Two thousand generations:
Yes, two thousand human generations is a long time.  It’s about sixty thousand years.  They say it was only about seventy thousand generations ago that the worlds human population was reduced to a few thousand, just a few villages.  Recently the whole genetic clock that this estimate was based on has been seriously challenged so that perhaps we should say we numbered in the low thousands a hundred and fifty thousand years ago.  I don’t know.  I have recently seen the old time scale used once again.  Either the report I read has simply been ignored or old codgers in white coats are scowling and throwing spitballs at each other even as I write. 

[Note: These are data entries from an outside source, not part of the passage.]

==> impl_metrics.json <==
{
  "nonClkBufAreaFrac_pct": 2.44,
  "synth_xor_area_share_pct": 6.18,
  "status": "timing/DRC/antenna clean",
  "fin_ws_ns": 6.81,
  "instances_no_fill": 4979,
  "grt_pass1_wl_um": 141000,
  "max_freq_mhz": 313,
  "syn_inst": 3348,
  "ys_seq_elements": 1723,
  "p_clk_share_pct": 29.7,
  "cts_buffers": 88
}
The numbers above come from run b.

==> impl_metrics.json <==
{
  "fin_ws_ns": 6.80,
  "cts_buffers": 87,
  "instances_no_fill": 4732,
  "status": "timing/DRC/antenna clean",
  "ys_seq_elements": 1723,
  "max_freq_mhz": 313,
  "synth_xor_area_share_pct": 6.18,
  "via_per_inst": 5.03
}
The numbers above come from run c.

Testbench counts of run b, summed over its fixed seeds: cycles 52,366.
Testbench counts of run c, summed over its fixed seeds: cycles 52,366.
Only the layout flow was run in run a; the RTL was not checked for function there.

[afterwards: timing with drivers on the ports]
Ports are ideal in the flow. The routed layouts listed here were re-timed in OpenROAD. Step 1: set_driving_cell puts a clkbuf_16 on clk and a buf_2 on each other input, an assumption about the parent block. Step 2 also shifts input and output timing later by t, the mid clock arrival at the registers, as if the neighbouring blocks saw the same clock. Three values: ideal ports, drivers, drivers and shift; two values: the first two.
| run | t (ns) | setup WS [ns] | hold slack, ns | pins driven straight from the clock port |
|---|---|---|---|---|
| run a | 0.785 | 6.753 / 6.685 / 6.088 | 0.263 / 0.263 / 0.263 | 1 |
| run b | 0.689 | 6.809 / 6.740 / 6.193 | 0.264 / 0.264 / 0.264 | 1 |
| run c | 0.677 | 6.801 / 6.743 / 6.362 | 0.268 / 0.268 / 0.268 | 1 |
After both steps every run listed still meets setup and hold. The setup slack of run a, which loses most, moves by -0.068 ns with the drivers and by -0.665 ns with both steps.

Either way, if it takes two thousand generations of speciation to occur, we are still the same species.  There is no surprise there.  Certainly for those who left Africa there is solid evidence of being the same species.  Upon reaching Palestine modern humans (so they have said … it’s hard to keep up) interbred with Neanderthals and some of the hybrids went eastish across Asia and entered North America in the American Northwest.  Others went westish into Europe, eventually sailing west (after a number of rather abortive efforts) and establishing colonies in the Western Hemisphere.  Cortez precipitated a massive local uprising against the Aztecs and their leader Montezuma was killed.  The Spanish thought that wasn’t right; Montezuma was rightful king and you weren’t supposed to kill them.  The Aztec’s children were rescued and brought back to Spain where they married into the Spanish nobility and descendants remain to this day.  So there was no species barrier; there was no hybrid breakdown.  As far as those who remained in Africa, the evidence is more equivocal.  I’m sure it will be worked out some day.

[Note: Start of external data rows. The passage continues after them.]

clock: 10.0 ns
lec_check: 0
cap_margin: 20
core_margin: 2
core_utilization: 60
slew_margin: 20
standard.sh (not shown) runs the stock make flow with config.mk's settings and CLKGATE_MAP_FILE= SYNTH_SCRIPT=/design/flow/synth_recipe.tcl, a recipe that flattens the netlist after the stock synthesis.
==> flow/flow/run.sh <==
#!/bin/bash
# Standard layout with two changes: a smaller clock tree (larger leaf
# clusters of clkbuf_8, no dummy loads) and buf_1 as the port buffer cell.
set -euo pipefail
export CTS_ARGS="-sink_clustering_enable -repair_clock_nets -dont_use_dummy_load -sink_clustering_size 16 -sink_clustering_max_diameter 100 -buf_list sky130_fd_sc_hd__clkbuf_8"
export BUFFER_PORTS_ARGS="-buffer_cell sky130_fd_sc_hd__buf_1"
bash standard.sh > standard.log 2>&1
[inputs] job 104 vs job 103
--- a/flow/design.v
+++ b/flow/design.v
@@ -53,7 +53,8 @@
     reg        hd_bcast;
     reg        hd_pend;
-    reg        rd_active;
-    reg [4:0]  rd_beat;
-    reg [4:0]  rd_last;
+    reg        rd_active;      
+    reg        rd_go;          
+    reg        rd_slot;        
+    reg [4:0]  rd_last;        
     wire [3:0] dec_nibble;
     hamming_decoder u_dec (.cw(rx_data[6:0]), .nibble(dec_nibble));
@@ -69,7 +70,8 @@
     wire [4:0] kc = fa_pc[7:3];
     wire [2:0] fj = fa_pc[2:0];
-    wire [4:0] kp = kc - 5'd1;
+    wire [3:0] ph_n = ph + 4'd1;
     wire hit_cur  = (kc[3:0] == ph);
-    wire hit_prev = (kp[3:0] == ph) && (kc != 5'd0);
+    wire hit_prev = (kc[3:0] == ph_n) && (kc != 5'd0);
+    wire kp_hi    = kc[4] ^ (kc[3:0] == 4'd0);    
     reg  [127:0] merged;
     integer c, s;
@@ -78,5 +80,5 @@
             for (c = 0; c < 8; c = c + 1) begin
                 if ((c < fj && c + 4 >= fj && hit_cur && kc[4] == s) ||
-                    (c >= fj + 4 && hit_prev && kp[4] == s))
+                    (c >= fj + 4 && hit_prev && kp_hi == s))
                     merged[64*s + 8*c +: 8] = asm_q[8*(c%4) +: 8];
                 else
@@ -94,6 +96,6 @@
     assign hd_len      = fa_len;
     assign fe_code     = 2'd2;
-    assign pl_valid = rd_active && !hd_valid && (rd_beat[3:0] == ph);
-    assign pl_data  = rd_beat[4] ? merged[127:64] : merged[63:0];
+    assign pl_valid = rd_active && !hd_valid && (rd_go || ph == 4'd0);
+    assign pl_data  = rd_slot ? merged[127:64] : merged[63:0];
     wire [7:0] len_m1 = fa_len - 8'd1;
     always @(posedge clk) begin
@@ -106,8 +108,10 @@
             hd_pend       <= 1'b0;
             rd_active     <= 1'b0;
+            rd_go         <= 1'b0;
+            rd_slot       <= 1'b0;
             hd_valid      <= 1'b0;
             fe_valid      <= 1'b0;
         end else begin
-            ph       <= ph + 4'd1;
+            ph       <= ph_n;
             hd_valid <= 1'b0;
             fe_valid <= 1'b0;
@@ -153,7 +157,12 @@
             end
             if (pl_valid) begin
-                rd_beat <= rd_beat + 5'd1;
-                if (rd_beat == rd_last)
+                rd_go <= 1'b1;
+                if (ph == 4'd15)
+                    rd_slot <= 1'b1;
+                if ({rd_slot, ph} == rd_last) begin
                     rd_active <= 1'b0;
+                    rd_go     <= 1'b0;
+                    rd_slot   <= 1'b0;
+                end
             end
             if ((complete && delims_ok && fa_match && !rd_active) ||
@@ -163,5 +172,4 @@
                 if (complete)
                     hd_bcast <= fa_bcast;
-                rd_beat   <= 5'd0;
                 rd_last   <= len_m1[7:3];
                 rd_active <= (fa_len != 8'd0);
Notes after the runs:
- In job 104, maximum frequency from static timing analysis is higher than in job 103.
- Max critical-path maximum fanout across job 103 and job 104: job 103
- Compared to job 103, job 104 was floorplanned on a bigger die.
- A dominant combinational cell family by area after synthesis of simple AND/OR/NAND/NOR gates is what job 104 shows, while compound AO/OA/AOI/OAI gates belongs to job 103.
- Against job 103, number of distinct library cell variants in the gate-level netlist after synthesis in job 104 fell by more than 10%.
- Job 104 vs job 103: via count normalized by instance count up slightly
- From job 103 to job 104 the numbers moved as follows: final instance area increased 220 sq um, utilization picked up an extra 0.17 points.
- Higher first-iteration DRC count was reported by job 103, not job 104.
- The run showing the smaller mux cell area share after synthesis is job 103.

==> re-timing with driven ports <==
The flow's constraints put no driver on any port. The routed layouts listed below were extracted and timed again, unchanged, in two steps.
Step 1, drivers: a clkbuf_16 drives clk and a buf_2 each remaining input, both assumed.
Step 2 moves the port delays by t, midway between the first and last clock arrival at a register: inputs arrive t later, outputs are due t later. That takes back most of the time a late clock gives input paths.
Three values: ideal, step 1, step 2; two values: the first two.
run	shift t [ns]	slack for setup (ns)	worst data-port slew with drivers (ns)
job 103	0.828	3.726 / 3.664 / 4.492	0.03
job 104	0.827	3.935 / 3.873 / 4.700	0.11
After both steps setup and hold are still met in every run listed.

I settled on two thousand years of isolation leading to speciation after looking at what evidence I had.  This included times to speciation for rabbits in the Azores and mice in the canary islands and well as camels.  It included an apparent limitation of mating pool size to something under 1,000 or two thousand copies of a chromosome, the mechanism assumed to be there to keep species from being wiped out if they achieved mating pool size of 1,000 fertile adults and remained there. 

So I had my evidence and gravitated toward 2,000 generations for speciation.  There is now support for this.  In Daniel Lord Smail On Deep History and the Brain, University of California Press Los Angeles 2008) there is a reference (Edward O. Wilson Sociobiology: The New Synthesis.  Harvard University Press Cambridge, Mass. 1975 page 569)   Wilson also suggested two thousand years to speciation provided selective pressure is strong enough.  I’m not sure selective pressure is ever turned off, but even if it is it surely has to be on when a species is beginning to exploit a new niche.  That’s when it matters, so that is what the mechanism to protect a population from speciation effects must be ready to protect against. 

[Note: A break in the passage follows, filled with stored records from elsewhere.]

This design comes from an exercise in tuning for small area, a short achievable clock period and few clock cycles per item on the open sky130 flow, not from production work. Function was checked by simulation only, so behaviour that the tests miss may differ from the original.

## flow/config.mk

```make
export PLATFORM = sky130hd
export DESIGN_NAME = dct8x8
export DESIGN_NICKNAME = dct8x8
export VERILOG_FILES = /design/flow/design.v
export SDC_FILE = /design/flow/constraint.sdc
export NUM_CORES = 4
export LEC_CHECK = 0
export CAP_MARGIN = 20
export CORE_MARGIN = 2
export CORE_UTILIZATION = 40
export PLACE_DENSITY = 0.6
export SLEW_MARGIN = 20
```

## flow/constraint.sdc

```tcl
create_clock -name core_clock -period 14.0 [get_ports {clk}]
set_input_delay 2.8000 -clock core_clock [delete_from_list [all_inputs] [get_ports {clk}]]
set_output_delay 2.8000 -clock core_clock [all_outputs]
set_load 0.01 [all_outputs]
```

## flow/design.v

```verilog
module dct8x8 (
    input  wire        clk,
    input  wire        rst,
    input  wire        in_valid,
    output wire        in_ready,
    input  wire [15:0] in_data,
    input  wire        in_inv,
    output wire        out_valid,
    input  wire        out_ready,
    output wire [15:0] out_data
);
    localparam S_LOAD = 2'd0;
    localparam S_P1   = 2'd1;
    localparam S_P2   = 2'd2;
    reg  [1:0]  state;
    reg  [5:0]  cnt;
    reg         inv;
    reg         issued;
    reg         out_valid_r;
    reg  [15:0] out_data_r;
    reg  signed [15:0] xbuf [0:63];    
    reg  signed [20:0] tbuf [0:63];    
    function automatic signed [11:0] acoef(input [2:0] k, input [2:0] n);
        case ({k, n})
            6'o00: acoef = 12'sd1448;
            6'o01: acoef = 12'sd1448;
            6'o02: acoef = 12'sd1448;
            6'o03: acoef = 12'sd1448;
            6'o04: acoef = 12'sd1448;
            6'o05: acoef = 12'sd1448;
            6'o06: acoef = 12'sd1448;
            6'o07: acoef = 12'sd1448;
            6'o10: acoef = 12'sd2009;
            6'o11: acoef = 12'sd1703;
            6'o12: acoef = 12'sd1138;
            6'o13: acoef = 12'sd400;
            6'o14: acoef = -12'sd400;
            6'o15: acoef = -12'sd1138;
            6'o16: acoef = -12'sd1703;
            6'o17: acoef = -12'sd2009;
            6'o20: acoef = 12'sd1892;
            6'o21: acoef = 12'sd784;
            6'o22: acoef = -12'sd784;
            6'o23: acoef = -12'sd1892;
            6'o24: acoef = -12'sd1892;
            6'o25: acoef = -12'sd784;
            6'o26: acoef = 12'sd784;
            6'o27: acoef = 12'sd1892;
            6'o30: acoef = 12'sd1703;
            6'o31: acoef = -12'sd400;
            6'o32: acoef = -12'sd2009;
            6'o33: acoef = -12'sd1138;
            6'o34: acoef = 12'sd1138;
            6'o35: acoef = 12'sd2009;
            6'o36: acoef = 12'sd400;
            6'o37: acoef = -12'sd1703;
            6'o40: acoef = 12'sd1448;
            6'o41: acoef = -12'sd1448;
            6'o42: acoef = -12'sd1448;
            6'o43: acoef = 12'sd1448;
            6'o44: acoef = 12'sd1448;
            6'o45: acoef = -12'sd1448;
            6'o46: acoef = -12'sd1448;
            6'o47: acoef = 12'sd1448;
            6'o50: acoef = 12'sd1138;
            6'o51: acoef = -12'sd2009;
            6'o52: acoef = 12'sd400;
            6'o53: acoef = 12'sd1703;
            6'o54: acoef = -12'sd1703;
            6'o55: acoef = -12'sd400;
            6'o56: acoef = 12'sd2009;
            6'o57: acoef = -12'sd1138;
            6'o60: acoef = 12'sd784;
            6'o61: acoef = -12'sd1892;
            6'o62: acoef = 12'sd1892;
            6'o63: acoef = -12'sd784;
            6'o64: acoef = -12'sd784;
            6'o65: acoef = 12'sd1892;
            6'o66: acoef = -12'sd1892;
            6'o67: acoef = 12'sd784;
            6'o70: acoef = 12'sd400;
            6'o71: acoef = -12'sd1138;
            6'o72: acoef = 12'sd1703;
            6'o73: acoef = -12'sd2009;
            6'o74: acoef = 12'sd2009;
            6'o75: acoef = -12'sd1703;
            6'o76: acoef = 12'sd1138;
            6'o77: acoef = -12'sd400;
            default: acoef = 12'sd0;
        endcase
    endfunction
    wire [2:0] hi = cnt[5:3];
    wire [2:0] lo = cnt[2:0];
    reg signed [20:0] opnd [0:7];
    reg signed [11:0] coef [0:7];
    integer j;
    always @* begin
        for (j = 0; j < 8; j = j + 1) begin
            if (state == S_P1) begin
                if (!inv) begin
                    opnd[j] = {{5{xbuf[{hi, j[2:0]}][15]}}, xbuf[{hi, j[2:0]}]};
                    coef[j] = acoef(lo, j[2:0]);
                end else begin
                    opnd[j] = {{5{xbuf[{j[2:0], lo}][15]}}, xbuf[{j[2:0], lo}]};
                    coef[j] = acoef(j[2:0], hi);
                end
            end else begin
                if (!inv) begin
                    opnd[j] = tbuf[{j[2:0], lo}];
                    coef[j] = acoef(hi, j[2:0]);
                end else begin
                    opnd[j] = tbuf[{hi, j[2:0]}];
                    coef[j] = acoef(j[2:0], lo);
                end
            end
        end
    end
    reg signed [35:0] sum;
    always @* begin
        sum = 36'sd0;
        for (j = 0; j < 8; j = j + 1)
            sum = sum + opnd[j] * coef[j];
    end
    wire signed [35:0] rnd1 = sum + 36'sd256;
    wire signed [35:0] rnd2 = sum + 36'sd16384;
    wire signed [20:0] p1_res = rnd1[29:9];
    wire signed [15:0] p2_res = rnd2[30:15];
    assign in_ready  = (state == S_LOAD);
    assign out_valid = out_valid_r;
    assign out_data  = out_data_r;
    always @(posedge clk) begin
        if (rst) begin
            state       <= S_LOAD;
            cnt         <= 6'd0;
            inv         <= 1'b0;
            issued      <= 1'b0;
            out_valid_r <= 1'b0;
        end else begin
            case (state)
                S_LOAD: begin
                    if (in_valid) begin
                        xbuf[cnt] <= in_data;
                        if (cnt == 6'd0)
                            inv <= in_inv;
                        cnt <= cnt + 6'd1;
                        if (cnt == 6'd63)
                            state <= S_P1;
                    end
                end
                S_P1: begin
                    tbuf[cnt] <= p1_res;
                    cnt <= cnt + 6'd1;
                    if (cnt == 6'd63)
                        state <= S_P2;
                end
                S_P2: begin
                    if (!out_valid_r || out_ready) begin
                        if (issued) begin
                            out_valid_r <= 1'b0;
                            issued      <= 1'b0;
                            state       <= S_LOAD;
                        end else begin
                            out_valid_r <= 1'b1;
                            out_data_r  <= p2_res;
                            cnt         <= cnt + 6'd1;
                            if (cnt == 6'd63)
                                issued <= 1'b1;
                        end
                    end
                end
                default: state <= S_LOAD;
            endcase
        end
    end
endmodule
```

## flow/run.sh

```bash
#!/bin/bash
# synth_recipe.tcl (not shown) runs the flow's synth.tcl, then flattens the netlist and writes it again
# the make line also repeats each setting of config.mk as NAME=value (left out here)
make -C /OpenROAD-flow-scripts/flow DESIGN_CONFIG=/design/flow/config.mk WORK_HOME=/design/flow/orfs CLKGATE_MAP_FILE= SYNTH_SCRIPT=/design/flow/synth_recipe.tcl finish
```

==> qor.csv <==
stage,metric,value,unit
status,status,finished clean,
route,overall routed net length,742000,um
timing,final period demand of the worst path,13.61,ns
clocking,clock-pin slew on the worst setup and hold paths,0.06,ns
route,average via count per standard cell,6.19,
route,number of DRC violations after detailed routing,0,
clocking,number of buffers added to fix hold violations after cts,0,
clocking,number of CTS-inserted buffers,236,
timing,worst clock skew on the final layout,0.102,ns
worst_setup_path,CP Data Required Time,14.73,ns
synth,post-synth cell types,89,
synth,total standard cell area after synthesis,181000,sq um
floorplanning,site row count,247,
route,number of nets still failing antenna checks after routing,0,
synth,"FFs w/ async S/R, synth",0,
worst_setup_path,CP max stage delay,1.10,ns
synth,most instantiated cells after synthesis,"2,384 x sky130_fd_sc_hd__edfxtp_1, 2,148 x sky130_fd_sc_hd__inv_1, 2,084 x sky130_fd_sc_hd__fa_1",
flow_run,# Max-Cap Violations,0,
synth,top-area cell type share of the netlist area,0.395,
clocking,number of buffers between clock root and the deepest sink,4,
timing,final total negative setup slack,0,ns
clocking,CTS HTree Levels,4,
synth,syn nets,15600,
grt,GR Util All Layers,0.321,
worst_setup_path,R2R Path End,tbuf[3][19],
clocking,cell at the root of the clock tree,sky130_fd_sc_hd__clkbuf_16,
grt,antenna violations before repair,43,
floorplanning,Die Footprint,458000,sq um
synth,flip-flop and latch count after synthesis,2401,
layout,area growth from synthesis to final layout,11.5,%
synth,"Top FF cell, synth",sky130_fd_sc_hd__edfxtp_1,
timing,highest achievable clock rate,0.0735,GHz
worst_setup_path,slowest cell on the critical path,sky130_fd_sc_hd__or4_1,
placed_design,input/output buffers,38,
worst_setup_path,type of the worst setup path,register to register,
synth,Synthesis Warnings,3,
grt,via count of the first global-routing pass,121000,
grt,wire length of the first global-routing pass,1000000,um
route,per-cell routed wire length,37.7,um
floorplanning,Core Region,452000,sq um
grt,grt total ovfl,0,
synth,biggest area consumer among synthesized cells,sky130_fd_sc_hd__edfxtp_1,
floorplanning,initial cell density of the core,0.401,
timing,final number of hold-violating endpoints,0,
timing,Slew Limit Fails,0,
synth,synthesized netlist cell count,13200,
placed_design,Setup Slack @ Placement,0.0710,ns
timing,RSZ-0062 raised after global routing,false,
placed_design,GP Congestion,1.09,
worst_hold_path,hold path depth,2,
timing,measured slew at the worst slew-check pin,1.31,ns
clocking,"Clk Latency, worst-skew pair",0.95,ns
clocking,TritonCTS clock tree,built,
synth,Post-synth EDFFs,2384,
layout,layout cells sized above 1,0.202,
timing,setup ws final,0.391,ns
layout,number of nets at the end of the flow,15900,
worst_hold_path,Hold WC Path Type,register to register,
floorplanning,total I/O pin count,39,
route,First DRT Iteration DRCs,19300,
worst_setup_path,critical path capture point type,register,
placed_design,detailed placement HPWL,562000,um
worst_hold_path,hold wc startpoint,out_valid_r,
timing,final setup violation count,0,
worst_setup_path,crit start category,register,
worst_hold_path,capture endpoint of the worst hold path,out_valid_r,
timing,worst rel slew slack,0.102,
synth,fraction of the yosys area taken by sequential cells,0.397,
worst_setup_path,cell mode on critical path,sky130_fd_sc_hd__fa_1,
route,Detailed Routing Iterations Pass 1,9,
route,Via Count,122000,
floorplanning,vertical extent of the die,677,um
grt,largest net degree at the start of global routing,96,
worst_setup_path,highest net fanout along the worst path,64,
worst_setup_path,reg-to-reg setup timing slack,0.39,ns
worst_setup_path,critical path data arrival time,14.33,ns
floorplanning,Die Wd,677,um
worst_setup_path,Worst Reg2Reg Path Length in Cells,34,
clocking,number of clock sinks seen by CTS,2401,
timing,Tcrit/Tclk final,0.972,
synth,synth top area cells,"sky130_fd_sc_hd__edfxtp_1 40%, sky130_fd_sc_hd__fa_1 23%, sky130_fd_sc_hd__mux4_2 15%",
synth,syn_area_per_cell,13.7,sq um
synth,most common cell in the netlist,sky130_fd_sc_hd__edfxtp_1,
## sequential cells by signal, indices dropped and copies added, names as in the netlist, named ones only
name         count
xbuf          1024
inv              1
issued           1
cnt              6
out_valid_r      1
state            2
tbuf          1344
out_data_r      16
## logic make-up after synthesis
family	count (synthesis)	synth area share
adders and majority gates	2414	0.253
AOI/OAI and AO/OA	737	0.0274
DFF	2401	0.397
xor gates and xnor gates	175	0.00869
muxes	1772	0.180
and+or+nand+nor	2749	0.0676
buffers and inverters	2934	0.0658
## cell type report
class | count | area [sq um]
Antenna cell | 60 | 150
Fill cell | 40400 | 250000
Tap cell | 5976 | 7480
Inverter | 2152 | 8080
Timing Repair Buffer | 824 | 7460
Clock inverter | 166 | 1750
Multi-Input combinational cell | 7847 | 99100
Sequential cell | 2401 | 72000
Clock buffer | 265 | 6060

It’s nice to know that there is support.  Obviously Wilson’s data set is completely different from my own.  None of the references I cite is as old as 1975 except for some of the historical data and nobody has ever analyzed that data the way I do.  (Although why not is a total mystery.)

So I have some reading to do.  Perhaps I shall return to the topic after I have had a chance to study what promises to be a rather hefty book.